READ THE STORAGE AGREEMENT!

Look for clauses that are one-sided and benefit the facility or program. Many contracts are designed by attorneys who are paid by the custodian to protect the custodian’s interests. Customers may be unaware that they are signing away any recourse or responsibility by the custodian.

Make sure the facility is insured. Some facilities may be bonded but carry no insurance. Please be aware that a bond is not insurance. A Bond is limited in scope and may not cover the same risks as an insurance policy.

Reduce any “conflicts of interest” risk. Some facilities are owned by or associated with precious metal dealers. This could cause conflicts if the dealer is unable to secure metal as promised for new or previously paid transactions from their clients. The ability to use existing metal in a vault rather than defaulting on a transaction has been a concern in the precious metals markets dating back to the Goldsmiths of the Medieval times.

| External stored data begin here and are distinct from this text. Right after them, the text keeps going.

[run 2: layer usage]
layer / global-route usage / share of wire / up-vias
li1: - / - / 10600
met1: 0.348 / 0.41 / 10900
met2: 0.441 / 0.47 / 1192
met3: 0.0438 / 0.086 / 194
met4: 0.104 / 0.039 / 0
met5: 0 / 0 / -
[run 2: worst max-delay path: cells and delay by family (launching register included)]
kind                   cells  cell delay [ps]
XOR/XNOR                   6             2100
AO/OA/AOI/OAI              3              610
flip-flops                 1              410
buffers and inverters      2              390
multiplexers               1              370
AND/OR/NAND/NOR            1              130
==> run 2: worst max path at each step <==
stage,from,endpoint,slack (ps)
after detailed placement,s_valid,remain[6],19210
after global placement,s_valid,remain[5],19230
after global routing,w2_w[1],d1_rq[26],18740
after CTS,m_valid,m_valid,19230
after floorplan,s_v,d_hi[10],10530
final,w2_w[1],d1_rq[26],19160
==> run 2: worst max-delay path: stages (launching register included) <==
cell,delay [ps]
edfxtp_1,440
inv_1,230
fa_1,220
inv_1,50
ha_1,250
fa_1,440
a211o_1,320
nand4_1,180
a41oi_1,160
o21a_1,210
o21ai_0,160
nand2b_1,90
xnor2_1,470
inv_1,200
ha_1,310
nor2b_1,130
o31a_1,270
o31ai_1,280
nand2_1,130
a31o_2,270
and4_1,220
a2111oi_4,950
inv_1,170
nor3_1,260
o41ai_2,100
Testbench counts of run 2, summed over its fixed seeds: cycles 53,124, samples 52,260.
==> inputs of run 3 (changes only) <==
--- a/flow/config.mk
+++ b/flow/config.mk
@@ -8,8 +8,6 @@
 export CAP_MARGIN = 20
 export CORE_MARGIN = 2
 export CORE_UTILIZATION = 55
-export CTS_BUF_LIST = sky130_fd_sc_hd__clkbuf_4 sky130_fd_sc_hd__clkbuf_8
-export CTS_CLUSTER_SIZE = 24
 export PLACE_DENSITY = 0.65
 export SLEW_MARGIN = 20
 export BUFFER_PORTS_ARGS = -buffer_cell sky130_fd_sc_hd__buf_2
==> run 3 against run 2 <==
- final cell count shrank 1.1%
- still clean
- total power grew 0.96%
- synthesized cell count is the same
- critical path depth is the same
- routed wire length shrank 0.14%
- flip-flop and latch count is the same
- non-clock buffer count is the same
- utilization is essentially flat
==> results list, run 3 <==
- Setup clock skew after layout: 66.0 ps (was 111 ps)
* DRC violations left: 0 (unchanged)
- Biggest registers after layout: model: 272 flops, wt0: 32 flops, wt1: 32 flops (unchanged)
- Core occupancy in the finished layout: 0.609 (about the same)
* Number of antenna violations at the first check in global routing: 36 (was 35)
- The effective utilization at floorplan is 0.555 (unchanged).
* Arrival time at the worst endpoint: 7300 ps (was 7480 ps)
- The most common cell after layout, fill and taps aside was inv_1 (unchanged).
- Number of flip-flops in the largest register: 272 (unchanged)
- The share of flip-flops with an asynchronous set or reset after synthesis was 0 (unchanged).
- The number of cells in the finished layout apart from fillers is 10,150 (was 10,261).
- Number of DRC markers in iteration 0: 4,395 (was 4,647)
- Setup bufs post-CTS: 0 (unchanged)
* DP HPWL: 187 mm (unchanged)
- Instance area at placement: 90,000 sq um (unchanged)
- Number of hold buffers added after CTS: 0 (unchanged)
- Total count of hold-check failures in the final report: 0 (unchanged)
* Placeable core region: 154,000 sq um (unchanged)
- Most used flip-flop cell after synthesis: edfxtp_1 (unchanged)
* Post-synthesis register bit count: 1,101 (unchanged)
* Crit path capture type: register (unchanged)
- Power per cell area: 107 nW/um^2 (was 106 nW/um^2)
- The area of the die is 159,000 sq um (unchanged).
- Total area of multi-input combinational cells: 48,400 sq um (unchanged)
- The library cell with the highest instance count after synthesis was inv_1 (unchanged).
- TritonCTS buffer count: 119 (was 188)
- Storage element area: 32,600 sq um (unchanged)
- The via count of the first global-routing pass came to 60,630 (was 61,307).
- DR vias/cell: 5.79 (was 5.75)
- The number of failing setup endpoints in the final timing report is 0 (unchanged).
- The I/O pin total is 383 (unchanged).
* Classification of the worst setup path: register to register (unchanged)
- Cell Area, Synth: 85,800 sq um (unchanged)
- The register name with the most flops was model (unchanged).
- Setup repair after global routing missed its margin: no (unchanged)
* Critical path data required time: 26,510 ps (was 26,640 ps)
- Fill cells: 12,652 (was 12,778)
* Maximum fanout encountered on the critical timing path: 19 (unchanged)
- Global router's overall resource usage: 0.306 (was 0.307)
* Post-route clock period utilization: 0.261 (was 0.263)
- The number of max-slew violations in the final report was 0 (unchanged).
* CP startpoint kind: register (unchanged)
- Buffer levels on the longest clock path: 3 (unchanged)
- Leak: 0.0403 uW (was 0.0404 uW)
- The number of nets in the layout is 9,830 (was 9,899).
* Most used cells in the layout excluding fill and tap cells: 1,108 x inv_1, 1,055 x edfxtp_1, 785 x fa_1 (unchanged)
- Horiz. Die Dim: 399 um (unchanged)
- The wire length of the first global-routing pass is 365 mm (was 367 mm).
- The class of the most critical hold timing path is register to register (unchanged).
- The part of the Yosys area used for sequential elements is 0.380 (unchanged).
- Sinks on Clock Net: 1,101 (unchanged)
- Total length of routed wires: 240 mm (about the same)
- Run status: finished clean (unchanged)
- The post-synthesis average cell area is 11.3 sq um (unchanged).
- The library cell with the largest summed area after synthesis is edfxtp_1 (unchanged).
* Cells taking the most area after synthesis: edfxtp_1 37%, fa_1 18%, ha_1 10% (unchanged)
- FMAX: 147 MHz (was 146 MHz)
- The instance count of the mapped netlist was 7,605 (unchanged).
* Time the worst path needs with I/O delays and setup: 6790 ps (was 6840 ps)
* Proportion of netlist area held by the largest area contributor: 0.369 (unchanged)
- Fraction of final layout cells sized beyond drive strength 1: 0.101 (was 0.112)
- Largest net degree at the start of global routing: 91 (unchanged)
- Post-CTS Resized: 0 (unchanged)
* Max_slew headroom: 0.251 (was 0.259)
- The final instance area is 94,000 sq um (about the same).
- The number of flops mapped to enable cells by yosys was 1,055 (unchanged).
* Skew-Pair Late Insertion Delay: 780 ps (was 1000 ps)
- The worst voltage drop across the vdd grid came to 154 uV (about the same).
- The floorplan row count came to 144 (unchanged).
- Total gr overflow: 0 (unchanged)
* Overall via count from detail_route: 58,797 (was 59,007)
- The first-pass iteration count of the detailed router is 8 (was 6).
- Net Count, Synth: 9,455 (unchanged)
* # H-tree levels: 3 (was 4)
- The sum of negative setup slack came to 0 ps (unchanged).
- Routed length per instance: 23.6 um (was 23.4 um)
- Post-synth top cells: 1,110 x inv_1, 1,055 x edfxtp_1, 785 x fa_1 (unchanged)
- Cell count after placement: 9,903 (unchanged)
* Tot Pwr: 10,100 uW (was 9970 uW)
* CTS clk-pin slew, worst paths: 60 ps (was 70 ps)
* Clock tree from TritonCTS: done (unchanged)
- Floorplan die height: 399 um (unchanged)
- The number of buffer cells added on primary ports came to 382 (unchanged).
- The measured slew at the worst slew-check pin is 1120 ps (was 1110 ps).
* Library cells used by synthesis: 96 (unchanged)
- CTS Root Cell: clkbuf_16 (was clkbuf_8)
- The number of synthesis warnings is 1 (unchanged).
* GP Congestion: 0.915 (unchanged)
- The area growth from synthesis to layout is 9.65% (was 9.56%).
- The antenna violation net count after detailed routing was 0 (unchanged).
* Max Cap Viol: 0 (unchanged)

Understand the insurance limits and deductibles the vault is responsible for. It may be much more common than we think for facilities around the world to under insure their total exposure of items being stored. The probability is low that everything in the vault would be stolen or damaged in one setting. However, as we have witnessed, natural or geo-political events may cause unusual circumstances that place owners of metals in vaulting facilities at much greater risk than they realize.

Another cost saving measure for storage facilities is to have high deductibles on their insurance policy or bond. If the facility experiences a large loss or a number of smaller losses, having a insurance deducible set too high may effect the cash flow of that facility and lead to a “going concern” risk.

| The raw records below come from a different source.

Background: an optimization exercise with open tools, aiming at small area, a short achievable clock period and few clock cycles per item. Do not read the settings as production practice. Only simulation tests tie the RTL to the original design; equivalence was not proved. Power and IR drop assume default switching activity.

// mix_unit
module mix_unit (
    input  wire        clk,
    input  wire        rst,         
    input  wire        in_valid,
    output reg         in_ready,
    input  wire        in_last,     
    input  wire [23:0] in_x,        
    input  wire [23:0] in_g,        
    input  wire [1:0]  in_op,       
    input  wire [4:0]  in_sink,
    output reg         out_valid,
    output reg  [4:0]  out_sink,
    output reg  [23:0] out_value,   
    output reg         out_sat,     
    output reg         out_aov      
);
For scale: about 2,100 flip-flops, about 92 I/O pins.
export LEC_CHECK = 0
export CAP_MARGIN = 20
export CORE_MARGIN = 2
export CORE_UTILIZATION = 55
export CTS_CLUSTER_DIAMETER = 100
export CTS_CLUSTER_SIZE = 25
export PLACE_DENSITY = 0.7
export SLEW_MARGIN = 20
create_clock -name core_clock -period 13.0 [get_ports {clk}]
standard.sh (not shown) runs the stock make flow with config.mk's settings and CLKGATE_MAP_FILE= SYNTH_SCRIPT=/design/flow/synth_recipe.tcl, a recipe that flattens the netlist after the stock synthesis.
==> flow/flow/run.sh <==
#!/bin/bash
# Standard layout, with timing repair aimed below the clock period: repair
# treats any path slower than (period - SETUP_SLACK_MARGIN) as failing.
set -euo pipefail
bash standard.sh SETUP_SLACK_MARGIN=9.0 finish > flow.log 2>&1
Testbench counts at the start, summed over its fixed seeds: cycles 28,021, items 25,835.
From an optimization exercise on the open Yosys and OpenROAD flow, aimed at small area, a short achievable clock period and few clock cycles per item; shortcuts taken in it are not production practice.
Function was checked by simulation only, so behaviour that the tests miss may differ from the original.

==> flow/config.mk <==
export PLATFORM = sky130hd
export DESIGN_NAME = comp_core
export DESIGN_NICKNAME = comp_core
export VERILOG_FILES = /design/flow/design.v
export SDC_FILE = /design/flow/constraint.sdc
export NUM_CORES = 4
export LEC_CHECK = 0
export CAP_MARGIN = 20
export CORE_MARGIN = 2
export CORE_UTILIZATION = 40
export SLEW_MARGIN = 20
==> flow/constraint.sdc <==
create_clock -name core_clock -period 19.0 [get_ports {clk}]
set_input_delay 3.8000 -clock core_clock [delete_from_list [all_inputs] [get_ports {clk}]]
set_output_delay 3.8000 -clock core_clock [all_outputs]
set_load 0.01 [all_outputs]
==> flow/design.v <==
module comp_core (
    input  wire        clk,
    input  wire        rst,           
    input  wire        smp_valid,
    input  wire [9:0]  smp_code,
    input  wire        preset,
    input  wire [23:0] preset_duty,
    input  wire        start,
    output wire        ready,
    output reg         done,
    output wire [23:0] duty,
    output wire [18:0] cmp,
    input  wire [1:0]  wavg,
    input  wire [19:0] b0,
    input  wire [19:0] b1,
    input  wire [19:0] b2,
    input  wire [19:0] c1,
    input  wire [19:0] c2,
    input  wire [3:0]  gshift,
    input  wire [15:0] dmax,
    input  wire [25:0] d_ff,
    input  wire [11:0] top,
    input  wire [8:0]  trim
);
    localparam [3:0] S_IDLE = 4'd0, S_P1 = 4'd1, S_P2 = 4'd2, S_P3 = 4'd3,
                     S_U1 = 4'd4, S_U2 = 4'd5, S_PC1 = 4'd6, S_V1 = 4'd7,
                     S_PC2 = 4'd8, S_V2 = 4'd9, S_PT = 4'd10, S_C = 4'd11;
    localparam signed [26:0] V_MAX = 27'sh3FFFFFF;
    localparam signed [26:0] V_MIN = -27'sh4000000;
    reg [3:0] state;
    reg [9:0] hist [0:7];
    reg        [23:0] u;
    reg signed [26:0] v1, v2;
    reg signed [10:0] e1, e2;
    reg signed [27:0] opa;
    reg signed [19:0] opb;
    reg        [47:0] acc;
    reg        [3:0]  gsh_r;
    reg        [15:0] dmax_r;
    reg signed [25:0] dff_r;
    reg        [11:0] top_r;
    reg signed [8:0]  trim_r;
    assign ready = (state == S_IDLE);
    assign duty  = opa[23:0];
    assign cmp   = opb[18:0];
    wire [10:0] sum2 = hist[0] + hist[1];
    wire [11:0] sum4 = sum2 + hist[2] + hist[3];
    wire [12:0] sum8 = sum4 + hist[4] + hist[5] + hist[6] + hist[7];
    wire [10:0] sr2 = sum2 + 11'd1;
    wire [11:0] sr4 = sum4 + 12'd2;
    wire [12:0] sr8 = sum8 + 13'd4;
    wire signed [10:0] ew0 = 11'sd512 - $signed({1'b0, hist[0]});
    wire signed [10:0] ew1 = 11'sd512 - $signed({1'b0, sr2[10:1]});
    wire signed [10:0] ew2 = 11'sd512 - $signed({1'b0, sr4[11:2]});
    wire signed [10:0] ew3 = 11'sd512 - $signed({1'b0, sr8[12:3]});
    reg  signed [10:0] err_now;
    always @(*) begin
        case (wavg)
            2'd0: err_now = ew0;
            2'd1: err_now = ew1;
            2'd2: err_now = ew2;
            default: err_now = ew3;
        endcase
    end
    function automatic [27:0] eshift(input [10:0] e, input [3:0] g);
        eshift = $signed({{17{e[10]}}, e}) <<< g;
    endfunction
    wire st_u1  = (state == S_U1);
    wire st_pc  = (state == S_PC1) | (state == S_PC2);
    wire st_pt  = (state == S_PT);
    wire use_acc = (state == S_P2) | (state == S_P3) | st_u1;
    reg [47:0] x_row;
    always @(*) begin
        case (state)
            S_U1:    x_row = {6'd0, u, 18'd0};
            S_PC1:   x_row = {{3{v1[26]}}, v1, 18'd0};
            S_PC2:   x_row = {{3{v2[26]}}, v2, 18'd0};
            S_PT:    x_row = {{19{trim_r[8]}}, trim_r, 20'd0};
            default: x_row = 48'd0;
        endcase
    end
    wire rnd_sgn = st_u1 ? acc[47] : (opa[27] ^ opb[19]);
    wire rnd_on  = st_u1 | st_pc;
    wire [19:0] rnd_bits = {st_pt, 1'b0, rnd_on & ~rnd_sgn, {17{rnd_on & rnd_sgn}}};
    wire [28:0] aext = {opa[27], opa};
    wire [20:0] bext = {opb, 1'b0};
    reg  [47:0] rows [0:12];
    reg  [47:0] row;
    reg  [28:0] m;
    reg         bn, b_one, b_two, lastneg;
    integer k, j;
    always @(*) begin
        lastneg = 1'b0;
        for (k = 0; k < 10; k = k + 1) begin
            bn    = bext[2*k+2];
            b_one = bext[2*k+1] ^ bext[2*k];
            b_two = (bext[2*k+2] & ~bext[2*k+1] & ~bext[2*k]) |
                    (~bext[2*k+2] & bext[2*k+1] & bext[2*k]);
            for (j = 0; j < 29; j = j + 1)
                m[j] = ((b_one & aext[j]) | (b_two & ((j == 0) ? 1'b0 : aext[j-1]))) ^ bn;
            row = 48'd0;
            row[28:0] = {~m[28], m[27:0]};
            row = row << (2*k);
            if (k > 0) row[2*k-2] = lastneg;
            rows[k] = row;
            lastneg = bn;
        end
        rows[10] = 48'hAAAAB0000000 | {28'd0, rnd_bits[19], lastneg, rnd_bits[17:0]};
        rows[11] = use_acc ? acc : 48'd0;
        rows[12] = x_row;
    end
    function automatic [95:0] csa(input [47:0] x, input [47:0] y, input [47:0] z);
        csa = {((x & y) | (x & z) | (y & z)) << 1, x ^ y ^ z};
    endfunction
    wire [95:0] l1a = csa(rows[0], rows[1], rows[2]);
    wire [95:0] l1b = csa(rows[3], rows[4], rows[5]);
    wire [95:0] l1c = csa(rows[6], rows[7], rows[8]);
    wire [95:0] l1d = csa(rows[9], rows[10], rows[11]);
    wire [95:0] l2a = csa(l1a[47:0], l1a[95:48], l1b[47:0]);
    wire [95:0] l2b = csa(l1b[95:48], l1c[47:0], l1c[95:48]);
    wire [95:0] l2c = csa(l1d[47:0], l1d[95:48], rows[12]);
    wire [95:0] l3a = csa(l2a[47:0], l2a[95:48], l2b[47:0]);
    wire [95:0] l3b = csa(l2b[95:48], l2c[47:0], l2c[95:48]);
    wire [95:0] l4a = csa(l3a[47:0], l3a[95:48], l3b[47:0]);
    wire [95:0] l5a = csa(l4a[47:0], l4a[95:48], l3b[95:48]);
    wire [47:0] prod_sum = l5a[47:0] + l5a[95:48];
    wire st_u2 = (state == S_U2);
    wire st_v1 = (state == S_V1);
    wire st_v2 = (state == S_V2);
    wire st_c  = (state == S_C);
    wire signed [29:0] s   = acc[47:18];
    wire        [23:0] lim = {dmax_r, 8'd0};
    wire s_ovf = (s[29:26] != 4'b0000) & (s[29:26] != 4'b1111);
    wire [26:0] s_sat = s_ovf ? (s[29] ? V_MIN : V_MAX) : s[26:0];
    wire signed [20:0] t    = acc[40:20];
    wire        [18:0] tcap = {opb[14:0], 4'd0};
    wire signed [29:0] ca   = st_c ? $signed({{9{t[20]}}, t}) : s;
    wire        [23:0] cb   = st_c ? {5'd0, tcap} : lim;
    wire c_hi = ca > $signed({6'd0, cb});
    wire [23:0] u_new = s[29] ? 24'd0 : c_hi ? lim : s[23:0];
    wire signed [27:0] ax = st_u2 ? $signed({4'd0, u_new}) :
                            st_v1 ? $signed({s_sat[26], s_sat}) : s[27:0];
    wire signed [27:0] ay = st_u2 ? ~$signed({v1[26], v1}) :
                            st_v1 ? ~$signed({v2[26], v2}) : $signed({{2{dff_r[25]}}, dff_r});
    wire        ac = ~st_v2;
    wire signed [27:0] asum = ax + ay + $signed({27'd0, ac});
    wire d_hi = asum > $signed({4'd0, lim});
    wire [23:0] d_now = s_ovf ? (s[29] ? 24'd0 : lim) :
                        asum[27] ? 24'd0 : d_hi ? lim : asum[23:0];
    wire        c_zero = (t == $signed({{12{trim_r[8]}}, trim_r}));
    wire [18:0] cmp_now = (c_zero | t[20]) ? 19'd0 : c_hi ? tcap : t[18:0];
    wire [11:0] top_eff = (top_r < 12'd100) ? 12'd100 :
                          (top_r > 12'd4000) ? 12'd4000 : top_r;
    wire [14:0] top5 = {3'd0, top_eff} + {1'b0, top_eff, 2'd0};
    integer i;
    always @(posedge clk) begin
        gsh_r  <= gshift;
        dmax_r <= dmax;
        dff_r  <= d_ff;
        top_r  <= top;
        trim_r <= trim;
        acc    <= prod_sum;
        if (rst) begin
            state <= S_IDLE;
            done  <= 1'b0;
            u     <= 24'd0;
            v1    <= 27'sd0;
            v2    <= 27'sd0;
            e1    <= 11'sd0;
            e2    <= 11'sd0;
            for (i = 0; i < 8; i = i + 1)
                hist[i] <= 10'd512;
        end else begin
            done <= st_c;
            if (smp_valid) begin
                hist[0] <= smp_code;
                for (i = 1; i < 8; i = i + 1)
                    hist[i] <= hist[i-1];
            end
            case (state)
                S_IDLE: begin
                    if (start) begin
                        opa   <= eshift(e2, gshift);
                        opb   <= b2;
                        e2    <= e1;
                        e1    <= err_now;
                        state <= S_P1;
                    end else if (preset) begin
                        u  <= preset_duty;
                        v1 <= $signed({3'd0, preset_duty});
                        v2 <= $signed({3'd0, preset_duty});
                        e1 <= 11'sd0;
                        e2 <= 11'sd0;
                    end
                end
                S_P1: begin
                    opa   <= eshift(e2, gsh_r);
                    opb   <= b1;
                    state <= S_P2;
                end
                S_P2: begin
                    opa   <= eshift(e1, gsh_r);
                    opb   <= b0;
                    state <= S_P3;
                end
                S_P3: begin
                    opb   <= 20'd0;
                    state <= S_U1;
                end
                S_U1: begin
                    state <= S_U2;
                end
                S_U2: begin
                    u     <= u_new;
                    opa   <= asum;
                    opb   <= c1;
                    state <= S_PC1;
                end
                S_PC1: begin
                    state <= S_V1;
                end
                S_V1: begin
                    v1    <= s_sat;
                    opa   <= asum;
                    opb   <= c2;
                    state <= S_PC2;
                end
                S_PC2: begin
                    state <= S_V2;
                end
                S_V2: begin
                    v2    <= s_sat;
                    opa   <= {4'd0, d_now};
                    opb   <= {5'd0, top5};
                    state <= S_PT;
                end
                S_PT: begin
                    state <= S_C;
                end
                S_C: begin
                    opb   <= {1'b0, cmp_now};
                    state <= S_IDLE;
                end
                default: state <= S_IDLE;
            endcase
        end
    end
endmodule
==> flow/run.sh <==
#!/bin/bash
# synth_recipe.tcl (not shown) runs the flow's synth.tcl, then flattens the netlist and writes it again
# the make line also repeats each setting of config.mk as NAME=value (left out here)
make -C /OpenROAD-flow-scripts/flow DESIGN_CONFIG=/design/flow/config.mk WORK_HOME=/design/flow/orfs CLKGATE_MAP_FILE= SYNTH_SCRIPT=/design/flow/synth_recipe.tcl finish
==> summary.txt <==
area by class of cell:
type                    instances  area, um^2  share of cell area (%)
diodes                          6        15.0                  0.0307
well taps                    1476        1850                    3.78
flip-flops and latches        348        7450                    15.3
multi-input cells            4294       32600                    66.8
inverters                     519        1950                    3.99
clock inverters                23         354                   0.725
clock buffers                  56        1260                    2.58
repair buffers                360        3330                    6.82
sequential cells by signal, indices dropped and copies added (netlist names):
name / count
e2: 11
dmax_r: 16
state: 4
acc: 48
hist: 80
trim_r: 9
v1: 27
v2: 27
opb: 20
done: 1
u: 24
dff_r: 26
opa: 28
gsh_r: 4
e1: 11
top_r: 12
critical path, delay by kind of cell (launching register included):
kind                       cells  cell delay, ns
AOI/OAI and AO/OA             20            4.79
adders and majority gates      3            0.99
xor gates and xnor gates       1            0.19
buffers and inverters          2            0.46
and+or+nand+nor               10            3.03
DFF                            1            0.76
through the flow:
stage	util [%]	hold WS [ns]	cells
finish	44.7	0.476	7082
global route	44.7	0.515	7081
CTS	44.7	0.479	7076
detailed placement	43.2	0.466	6997
global placement	43.2	0.461	6997
floorplan	-	0.439	5728
placed cells by master (no fill, tap or decap), drive strengths merged, types with 18 or more instances in the layout:
cell	Yosys	layout
nand2	577	577
inv	516	518
nor2	480	480
a21oi	437	437
fa	340	340
o21ai	320	320
dfxtp	300	300
ha	277	277
clkdlybuf4s50	0	250
mux2i	192	192
o22ai	189	189
a22oi	149	149
a221oi	111	111
buf	133	110
maj3	93	93
nand3	87	87
xnor2	82	82
a21o	80	80
a211oi	78	78
and2	77	77
nor3	77	77
nor2b	73	73
clkbuf	434	56
xor2	51	51
edfxtp	48	48
mux2	47	47
o21a	41	41
nand2b	40	40
o31ai	36	36
and3	32	32
a221o	28	28
a31oi	28	28
o221ai	25	25
nand4	21	21
a222oi	19	19
a22o	18	18
how the worst max path moves through the flow:
stage | from | to | slack, ns | cells after the start
final | state[1] | opa[3] | 8.54 | 36
after global routing | state[1] | opa[3] | 7.80 | 36
after CTS | state[1] | opa[3] | 8.71 | 36
after detailed placement | state[1] | opa[3] | 8.74 | 36
after global placement | state[1] | opa[3] | 8.92 | 36
after floorplan | opb[5] | opa[15] | 10.87 | 37
cells in the mapped netlist, drive strengths merged (78+ instances only):
library cell,count
ha,277
inv,516
buf,133
xnor2,82
nand2,577
a211oi,78
o22ai,189
a21o,80
clkbuf,434
nor2,480
nand3,87
a21oi,437
fa,340
maj3,93
a221oi,111
a22oi,149
mux2i,192
o21ai,320
dfxtp,300
kinds of logic (layout without fill, tap and decap cells):
logic type / Yosys count / count (layout) / share of synthesized area (%)
fa+ha+maj: 710 / 710 / 25.4
xor+xnor: 133 / 133 / 2.64
other cells: 0 / 6 / 0
mux: 239 / 239 / 5.55
flops: 348 / 348 / 16.9
buf+inv: 1086 / 958 / 9.51
simple gates: 1530 / 1530 / 15.3
compound gates: 1682 / 1682 / 24.8
metal layers:
layer / routed length, um / vias up
li1: - / 19700
met1: 69500 / 20400
met5: 27 / -
met3: 14300 / 315
met2: 72500 / 2027
met4: 6530 / 4
==> summary.txt <==
- Worst R2R Path Depth: 36
- Fin crit period: 10.46 ns
- Total GRT Usage: 28.3%
- Largest net degree at the start of global routing: 129
- TNS Setup: 0 ns
- Warnings from Yosys: 3
- RD Place Congestion: about 0.95
- Post-CTS setup buffer count: 0
- Die area: 113,000 um^2
- Synth Instances: 5,728
- Vias per Instance: roughly 6
- Synth Net Count: 6,553
- Max Clk Rate: between 90 and 100 MHz
- CTS tree: done
- CP Data Arrival Time: roughly 11 ns
- RSZ-0062 raised after global routing: false
- Final setup vio count: 0
- Synthesized area: ~44,000 um^2
- Hold crit path type: reg -> reg
- Rel. slew slack: 22.6%
- Worst-path maximum fanout: 39
- DR WL/cell: 23.0 um
- # rows: 121
- EDFF count, synth: 48
- Filler instances: 10,900
- Die height: 336 um
- Inserted Clock Buffers: between 40 and 50
- Ranking of synthesized cells by area: fa_1 (15%), dfxtp_1 (14%), ha_1 (7.8%)
- Slowest cell on crit path: dfxtp_2
- Worst slack at placement: 8.74 ns
- Worst-path clk slew: 0.06 ns
- Synth cell types: 84
- Least-Margin Pin Slew: 1.16 ns
- Final setup margin: 8.54 ns
- Vias in the first global route: about 40,000
- M3 GR Usage: ~4.5%
- CTS root buf: clkbuf_16
- R2r setup slk: 8.54 ns
- H-tree depth: 2
- Final Slew Violations: 0
- Routed Antenna Nets: 0
- Grt ovf: 0
- CP Data Required Time: 19.47 ns
- Global-route wire length before repair: 249,000 um
- Placement-stage cell area: ~47,000 um^2
- Final WL: 163,000 um
- Critical R2R Capture: opa[3]
- Share of layout cells above drive strength 1: 4.80%
- # Max-Cap Violations: 0
- Async SR Flop Fraction: 0%
- #FFs+latches synth: 348
- # clock sinks: ~350
- Clk latency of the worst-skew pair: 0.67 ns
- Port Buf Inserts: 252
- Drt drc: 0
- Primary FF master, synth: dfxtp_1
- Status: no timing/DRC/antenna violations
- Initial Util: 40.5%
- Min-delay src: hist[2][9]
- Met1 Use GR: 38.9%
- CP Launch Type: flip-flop
- I/O pins: 253
- Initial antenna violation count: 13
- Clock Skew: 0.0805 ns
- DRT Pass-1 Iters: 9
- Total core area: 109,000 um^2
- Busiest layer in global routing: met2
- Vias: around 42,000
- Finished Cell Area: ~49,000 um^2
- Global Route met2 Usage: 44.6%
- Cts hold-fix bufs: 0
- Post-synth top area cell: fa_1
- Initial DRC count: 4,812
- Critical Path Max Stage Delay: 0.76 ns
- Top-area cell type share of the netlist area: 15.4%
- Hold Path Stages: 2
- Hold endpoint: hist[3][9]
- Die W: 336 um
- R2R Path Start: state[1]
- Final hold violations: 0
- CTS resizes: 0
- Final period util: 55.0%
- Kind of end point of the critical path: flip-flop
- Layout Nets: 6,392
- Sequential area share after synthesis: 16.9%
- Syn_area_per_cell: roughly 7.7 um^2
- Detailed placement HPWL: 120,000 um
- WS Path Type: reg -> reg
- Maximum clock insertion buffer count: 3
- Area added between synthesis and finish: 10.5%
Testbench counts, summed over its fixed seeds: cycles 38,400, items 3,200.

[static timing again, ports no longer ideal]
The results above use ideal ports. As a check the final layout listed here was re-extracted and re-timed, cells and wires unchanged.
Step 1 (the two cells are an assumption about what drives the block):
set clk [get_ports {clk}]
set_driving_cell -lib_cell sky130_fd_sc_hd__clkbuf_16 $clk
set_driving_cell -lib_cell sky130_fd_sc_hd__buf_2 [delete_from_list [all_inputs] $clk]
Step 2 times the ports against the registers' clock, not the clock port: input delays grow and output delays shrink by t, the midpoint of the rising clock arrivals with the driver on.
a / b / c = ideal / step 1 / step 2; a / b = the first two.
t, ns: 0.708
slack for setup (ns): 8.544 / 8.544 / 8.544
worst slew at a driven data input, ns: 0.11
pins driven straight from the clock port: 1
After both steps this run still meets setup and hold. For this run, drivers alone change the setup slack by 0.000 ns; drivers and shift together by 0.000 ns.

If the facility is part of a bank. The bank may be insuring a bulk of the metal internally with the bank’s assets. As we have seen in this volatile financial system, bank’s are constantly under pressure from their leveraged balance sheets and fractional reserve liquidity.

Talk with the facility and understand their viewpoints with regard to political and social policies. How accessible would the facility be if unfortunate events occurred in the country where the metal is being stored (example riots or natural disasters). If the facility has not thoroughly developed views or policies to deal with these possibilities, precious metal owners may be stuck in a situation of complete frustration and inability to obtain their wealth.

Again, one of the most critical elements of owning precious metal is how you store it.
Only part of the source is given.